Bring together every line in the data that includes "source".

(Data provided)

This design comes from an exercise in tuning for small area, a short achievable clock period and few clock cycles per item on the open sky130 flow, not from production work. In this exercise RTL edits were held to simulation tests only and were not proved equivalent to the original. The flow treats the clock pin as an ideal source, which a real chip does not have. No activity file was given, so power comes from the tool's default toggle rates.

run 1:
==> flow/design.v (excerpt) <==
module jpc_idecode(
    input  wire        clk,
    input  wire        rst,
    input  wire [31:0] instr_I,
    input  wire        instr_valid_I,
    input  wire        decode_ready_I,
    output wire        instr_ready_O,
    output wire [6:0]  opcode_O,
    output wire [2:0]  funct3_O,
    output wire [4:0]  rd_O,
    output wire [31:0] imm32_O,
    output wire [4:0]  rs1_O,
    output wire [4:0]  rs2_O,
    output wire [6:0]  funct7_O,
    output wire        ecall_O,
    output wire        ebreak_O,
    output wire        fence_O,
    output wire        fence_i_O,
    output wire        error_O,
    output reg         decode_valid_O
);
For scale: ~130 cells after synthesis, ~45 flip-flops, roughly 110 I/O pins, about 1500 sq um of cells after synthesis.
==> flow/config.mk <==
export PLATFORM = sky130hd
export DESIGN_NAME = jpc_idecode
export DESIGN_NICKNAME = jpc_idecode
export VERILOG_FILES = /design/flow/design.v
export SDC_FILE = /design/flow/constraint.sdc
export NUM_CORES = 4
export LEC_CHECK = 0
export CAP_MARGIN = 20
export CORE_MARGIN = 2
export CORE_UTILIZATION = 40
export PLACE_DENSITY = 0.9
export SETUP_SLACK_MARGIN = 2.65
export SLEW_MARGIN = 20
==> flow/constraint.sdc <==
create_clock -name core_clock -period 5.0 [get_ports {clk}]
set_input_delay 1.0000 -clock core_clock [delete_from_list [all_inputs] [get_ports {clk}]]
set_output_delay 1.0000 -clock core_clock [all_outputs]
set_load 0.01 [all_outputs]
standard.sh (not shown) runs the stock make flow with config.mk's settings and CLKGATE_MAP_FILE= SYNTH_SCRIPT=/design/flow/synth_recipe.tcl, a recipe that flattens the netlist after the stock synthesis.
==> flow/flow/run.sh <==
#!/bin/bash
# The standard layout with three changes:
#  - synthesis maps the logic with an area-oriented ABC script (flow/synth.tcl is the standard flow's
#    standard synthesis script with only ABC's script replaced by flow/abc_area.script);
#  - the port buffers are the platform's smallest plain buffer (buf_1) instead of the
#    default pick, a delay cell;
#  - clock tree synthesis is replaced by flow/clock.tcl: a few clock buffers, each at the
#    centre of a group of nearby flip-flops, driven directly by the clock port.
# Each tool's full output goes to a log of its own in this folder.
set -euo pipefail
HERE=$(pwd)
export MY_ABC_SCRIPT=$HERE/flow/abc_area.script
SYN="SYNTH_SCRIPT=$HERE/flow/synth.tcl"
PORTS="BUFFER_PORTS_ARGS=-buffer_cell sky130_fd_sc_hd__buf_1"
bash standard.sh "$SYN" "$PORTS" place > flow_place.log 2>&1
MARGIN=$(sed -n "s/^export SETUP_SLACK_MARGIN *= *//p" config.mk)
SETUP_SLACK_MARGIN=${MARGIN:-0} RES_DIR=orfs/results/$FLOW_PLATFORM/jpc_idecode/base \
  CLOCK_GROUPS=3 CLOCK_BUF=sky130_fd_sc_hd__clkbuf_8 \
  openroad -no_init -exit flow/clock.tcl > flow_clock.log 2>&1
bash standard.sh "$SYN" "$PORTS" finish > flow_finish.log 2>&1
==> flow/flow/clock.tcl <==
# Clock distribution in place of ORFS's clock tree synthesis: the flip-flops are split into
# a few groups by position (k-means), and one clock buffer at the centre of each group drives
# that group's clock pins; the clock port drives only these buffers. Then the same timing
# repair and legalisation as ORFS's CTS step, and its outputs (4_1_cts.odb, 4_cts.sdc).
set res $::env(RES_DIR)
set k $::env(CLOCK_GROUPS)
set buf_cell $::env(CLOCK_BUF)
read_liberty $::env(FLOW_HOME)/platforms/sky130hd/lib/sky130_fd_sc_hd__tt_025C_1v80.lib
read_db $res/3_place.odb
read_sdc $res/3_place.sdc
source $::env(FLOW_HOME)/platforms/sky130hd/setRC.tcl

set block [ord::get_db_block]
set dbu [$block getDbUnitsPerMicron]

# clock pin of each flip-flop and its position in um
set pts {}
foreach pin [all_registers -clock_pins] {
  set bbox [[sta::sta_to_db_inst [get_cells -of_objects $pin]] getBBox]
  lappend pts [list $pin [expr {([$bbox xMin] + [$bbox xMax]) / 2.0 / $dbu}] \
                         [expr {([$bbox yMin] + [$bbox yMax]) / 2.0 / $dbu}]]
}
set n [llength $pts]

# k-means, seeded with points spread along x+y
set sorted [lsort -real -command {apply {{a b} {
  set d [expr {[lindex $a 1] + [lindex $a 2] - [lindex $b 1] - [lindex $b 2]}]
  expr {$d < 0 ? -1 : ($d > 0 ? 1 : 0)}}}} $pts]
set cents {}
for {set c 0} {$c < $k} {incr c} {
  set p [lindex $sorted [expr {int(($c + 0.5) * $n / $k)}]]
  lappend cents [list [lindex $p 1] [lindex $p 2]]
}
for {set it 0} {$it < 50} {incr it} {
  for {set c 0} {$c < $k} {incr c} { set grp($c) {}; set sx($c) 0.0; set sy($c) 0.0 }
  foreach p $pts {
    set best 0; set bd 1e30
    for {set c 0} {$c < $k} {incr c} {
      set dx [expr {[lindex $p 1] - [lindex $cents $c 0]}]
      set dy [expr {[lindex $p 2] - [lindex $cents $c 1]}]
      set d [expr {$dx * $dx + $dy * $dy}]
      if {$d < $bd} { set bd $d; set best $c }
    }
    lappend grp($best) [lindex $p 0]
    set sx($best) [expr {$sx($best) + [lindex $p 1]}]
    set sy($best) [expr {$sy($best) + [lindex $p 2]}]
  }
  set new {}
  for {set c 0} {$c < $k} {incr c} {
    set m [llength $grp($c)]
    if {$m == 0} { lappend new [lindex $cents $c] } else {
      lappend new [list [expr {$sx($c) / $m}] [expr {$sy($c) / $m}]]
    }
  }
  set cents $new
}

# final assignment with at most ceil(n/k) flip-flops per group: nearest pairs first
set cap [expr {($n + $k - 1) / $k}]
set pairs {}
foreach p $pts {
  for {set c 0} {$c < $k} {incr c} {
    set dx [expr {[lindex $p 1] - [lindex $cents $c 0]}]
    set dy [expr {[lindex $p 2] - [lindex $cents $c 1]}]
    lappend pairs [list [expr {$dx * $dx + $dy * $dy}] [lindex $p 0] $c [lindex $p 1] [lindex $p 2]]
  }
}
for {set c 0} {$c < $k} {incr c} { set grp($c) {}; set sx($c) 0.0; set sy($c) 0.0 }
set done [dict create]
foreach q [lsort -real -index 0 $pairs] {
  lassign $q d pin c x y
  if {[dict exists $done $pin] || [llength $grp($c)] >= $cap} { continue }
  dict set done $pin 1
  lappend grp($c) $pin
  set sx($c) [expr {$sx($c) + $x}]
  set sy($c) [expr {$sy($c) + $y}]
}
set cents {}
for {set c 0} {$c < $k} {incr c} {
  set m [llength $grp($c)]
  if {$m == 0} { lappend cents {0 0} } else { lappend cents [list [expr {$sx($c) / $m}] [expr {$sy($c) / $m}]] }
}

for {set c 0} {$c < $k} {incr c} {
  if {[llength $grp($c)] == 0} { continue }
  lassign [lindex $cents $c] x y
  puts "clock group $c: [llength $grp($c)] flip-flops, buffer at $x $y"
  set sta_buf [insert_buffer -buffer_cell $buf_cell -net clk -load_pins $grp($c) \
    -location [list $x $y] -buffer_name clkbuf_$c -net_name clknet_$c]
  set buf [sta::sta_to_db_inst $sta_buf]
  foreach term {A X} { [[$buf findITerm $term] getNet] setSigType CLOCK }
}

set_propagated_clock [all_clocks]
estimate_parasitics -placement
detailed_placement
estimate_parasitics -placement
set margin 0
if {[info exists ::env(SETUP_SLACK_MARGIN)]} { set margin $::env(SETUP_SLACK_MARGIN) }
repair_timing -setup -setup_margin $margin -repair_tns 100
repair_timing -hold -hold_margin 0
detailed_placement
check_placement -verbose
report_checks -path_delay max -group_path_count 5 -format end
report_check_types -max_slew -max_capacitance -violators
foreach pin [all_registers -clock_pins] {
  set s [get_property $pin slew_max]
  if {![info exists worst] || $s > $worst} { set worst $s }
}
puts "worst flip-flop clock slew (estimated): $worst"
write_db $res/4_1_cts.odb
write_sdc -no_timestamp $res/4_cts.sdc
Other scripts of this flow, unchanged in this note and not shown: flow/flow/abc_area.script, flow/flow/synth.tcl
Both conditions hold for run 1: the flow ran to the end and the final layout passed the timing, design-rule and antenna checks.
Testbench counts of run 1, summed over its fixed seeds: cycles 12,646, items 12,000.
Edits applied to the flow inputs when going from run 1 to run 2:
# run 1
export LEC_CHECK = 0
export CAP_MARGIN = 20
export CORE_MARGIN = 2
export CORE_UTILIZATION = 40
export PLACE_DENSITY = 0.9
export SETUP_SLACK_MARGIN = 2.65
export SLEW_MARGIN = 20
create_clock -name core_clock -period 5.0 [get_ports {clk}]
# run 2
export LEC_CHECK = 0
export CAP_MARGIN = 20
export CORE_MARGIN = 2
export CORE_UTILIZATION = 40
export SETUP_SLACK_MARGIN = 2.65
export SLEW_MARGIN = 20
create_clock -name core_clock -period 5.0 [get_ports {clk}]
-- flow/flow/run.sh --
<<< run 1, line 16
MARGIN=$(sed -n "s/^export SETUP_SLACK_MARGIN *= *//p" config.mk)
SETUP_SLACK_MARGIN=${MARGIN:-0} RES_DIR=orfs/results/$FLOW_PLATFORM/jpc_idecode/base \
  CLOCK_GROUPS=3 CLOCK_BUF=sky130_fd_sc_hd__clkbuf_8 \
  openroad -no_init -exit flow/clock.tcl > flow_clock.log 2>&1
bash standard.sh "$SYN" "$PORTS" finish > flow_finish.log 2>&1
>>> run 2, line 16
MARGIN=$(sed -n "s/^export SETUP_SLACK_MARGIN *= *//p" config.mk)
SETUP_SLACK_MARGIN=${MARGIN:-0} RES_DIR=orfs/results/$FLOW_PLATFORM/jpc_idecode/base \
  CLOCK_GROUPS=4 CLOCK_BUF=sky130_fd_sc_hd__clkbuf_4 \
  openroad -no_init -exit flow/clock.tcl > flow_clock.log 2>&1
bash standard.sh "$SYN" "$PORTS" finish > flow_finish.log 2>&1
Notes after the runs:
- Every stage of the flow completed for run 2, and the final layout passed the timing, design-rule and antenna checks.
- Post-synth net total: run 2 vs run 1 — no meaningful difference
- From run 1 to run 2 the numbers moved as follows: maximum frequency moved up, via-per-instance ratio moved up.
Input-level comparison between run 3 and run 2:
# run 2
export LEC_CHECK = 0
export CAP_MARGIN = 20
export CORE_MARGIN = 2
export CORE_UTILIZATION = 40
export SETUP_SLACK_MARGIN = 2.65
export SLEW_MARGIN = 20
create_clock -name core_clock -period 5.0 [get_ports {clk}]
# run 3
export LEC_CHECK = 0
export CAP_MARGIN = 20
export CORE_MARGIN = 2
export CORE_UTILIZATION = 40
export GPL_TIMING_DRIVEN = 0
export SETUP_SLACK_MARGIN = 2.65
export SLEW_MARGIN = 20
create_clock -name core_clock -period 5.0 [get_ports {clk}]
-- flow/flow/run.sh --
<<< run 2, line 16
MARGIN=$(sed -n "s/^export SETUP_SLACK_MARGIN *= *//p" config.mk)
SETUP_SLACK_MARGIN=${MARGIN:-0} RES_DIR=orfs/results/$FLOW_PLATFORM/jpc_idecode/base \
  CLOCK_GROUPS=4 CLOCK_BUF=sky130_fd_sc_hd__clkbuf_4 \
  openroad -no_init -exit flow/clock.tcl > flow_clock.log 2>&1
bash standard.sh "$SYN" "$PORTS" finish > flow_finish.log 2>&1
>>> run 3, line 16
MARGIN=$(sed -n "s/^export SETUP_SLACK_MARGIN *= *//p" config.mk)
SETUP_SLACK_MARGIN=${MARGIN:-0} RES_DIR=orfs/results/$FLOW_PLATFORM/jpc_idecode/base \
  CLOCK_GROUPS=3 CLOCK_BUF=sky130_fd_sc_hd__clkbuf_8 \
  openroad -no_init -exit flow/clock.tcl > flow_clock.log 2>&1
bash standard.sh "$SYN" "$PORTS" finish > flow_finish.log 2>&1
- STATUS worst hold slack: run 3 wins against run 2
- Met3 layer usage reported by global route in run 3 vs run 2: down 0.35 points
- Delta (run 3 minus run 2): total length of routed met2 wires now sits higher, cell area after synthesis now sits at about the same level, sequential share of layout area now sits lower.
- Taking run 2 as the reference, in run 3 global-route usage higher, slew at the pin closest to its max-slew limit lower.
#### Input delta (run 4 over run 3)
# run 3
export LEC_CHECK = 0
export CAP_MARGIN = 20
export CORE_MARGIN = 2
export CORE_UTILIZATION = 40
export GPL_TIMING_DRIVEN = 0
export SETUP_SLACK_MARGIN = 2.65
export SLEW_MARGIN = 20
create_clock -name core_clock -period 5.0 [get_ports {clk}]
# run 4
export LEC_CHECK = 0
export CAP_MARGIN = 20
export CORE_MARGIN = 2
export CORE_UTILIZATION = 70
export SETUP_SLACK_MARGIN = 2.65
export SLEW_MARGIN = 20
create_clock -name core_clock -period 5.0 [get_ports {clk}]
==> comparison <==
- Run 4 reached the end of the flow, and the finished layout is clean on the timing, design-rule and antenna checks.
- Across both runs, multi-input gate share of total cell area was higher for run 4 than for run 3.
- Higher time the worst path needs with I/O delays and setup among run 3 and run 4: run 3
- Worst slack on hold paths essentially unchanged between run 4 and run 3.
- Re fraction of final layout cells sized beyond drive strength 1: run 3 and run 4 aren't equal, and the lower value belongs to run 4.
- Number of placement rows for run 4 is lower than for run 3.
- Relative to run 3, the die area of run 4 is lower by about 40%.
- Compared with run 3, run 4 shows a higher final setup slack of the worst path.
- Taking run 4 as 1.0, run 3 lands at 0.920 on power density over the cells.
- Run 3 → run 4: number of filler cells placed in the layout down about 80%, leakage component of the power shrank by 11%.

port drivers added, routing unchanged:
The flow's constraints put no driver on any port. The routed layouts listed below were extracted and timed again, unchanged, in two steps.
Step 1 (the two cells are an assumption about what drives the block):
set clk [get_ports {clk}]
set_driving_cell -lib_cell sky130_fd_sc_hd__clkbuf_16 $clk
set_driving_cell -lib_cell sky130_fd_sc_hd__buf_2 [delete_from_list [all_inputs] $clk]
Step 2 also shifts input and output timing later by t, the mid clock arrival at the registers, as if the neighbouring blocks saw the same clock.
Three values: ideal, step 1, step 2; two values: the first two.
run | shift t [ns] | slack for setup (ns) | worst data-port slew with drivers (ns) | pins driven straight from the clock port
run 1 | 0.187 | 2.767 / 2.729 / 2.722 | 0.04 | 3
run 2 | 0.207 | 2.775 / 2.733 / 2.688 | 0.04 | 4
run 3 | 0.192 | 2.687 / 2.667 / 2.667 | 0.04 | 3
run 4 | 0.190 | 2.713 / 2.676 / 2.594 | 0.05 | 3
After both steps every run listed still meets setup and hold. For run 4, which loses most, drivers alone change the setup slack by -0.037 ns; drivers and shift together by -0.119 ns.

(End Data provided)

## Response
This design comes from an exercise in tuning for small area, a short achievable clock period and few clock cycles per item on the open sky130 flow, not from production work. In this exercise RTL edits were held to simulation tests only and were not proved equivalent to the original. The flow treats the clock pin as an ideal source, which a real chip does not have. No activity file was given, so power comes from the tool's default toggle rates.
source $::env(FLOW_HOME)/platforms/sky130hd/setRC.tcl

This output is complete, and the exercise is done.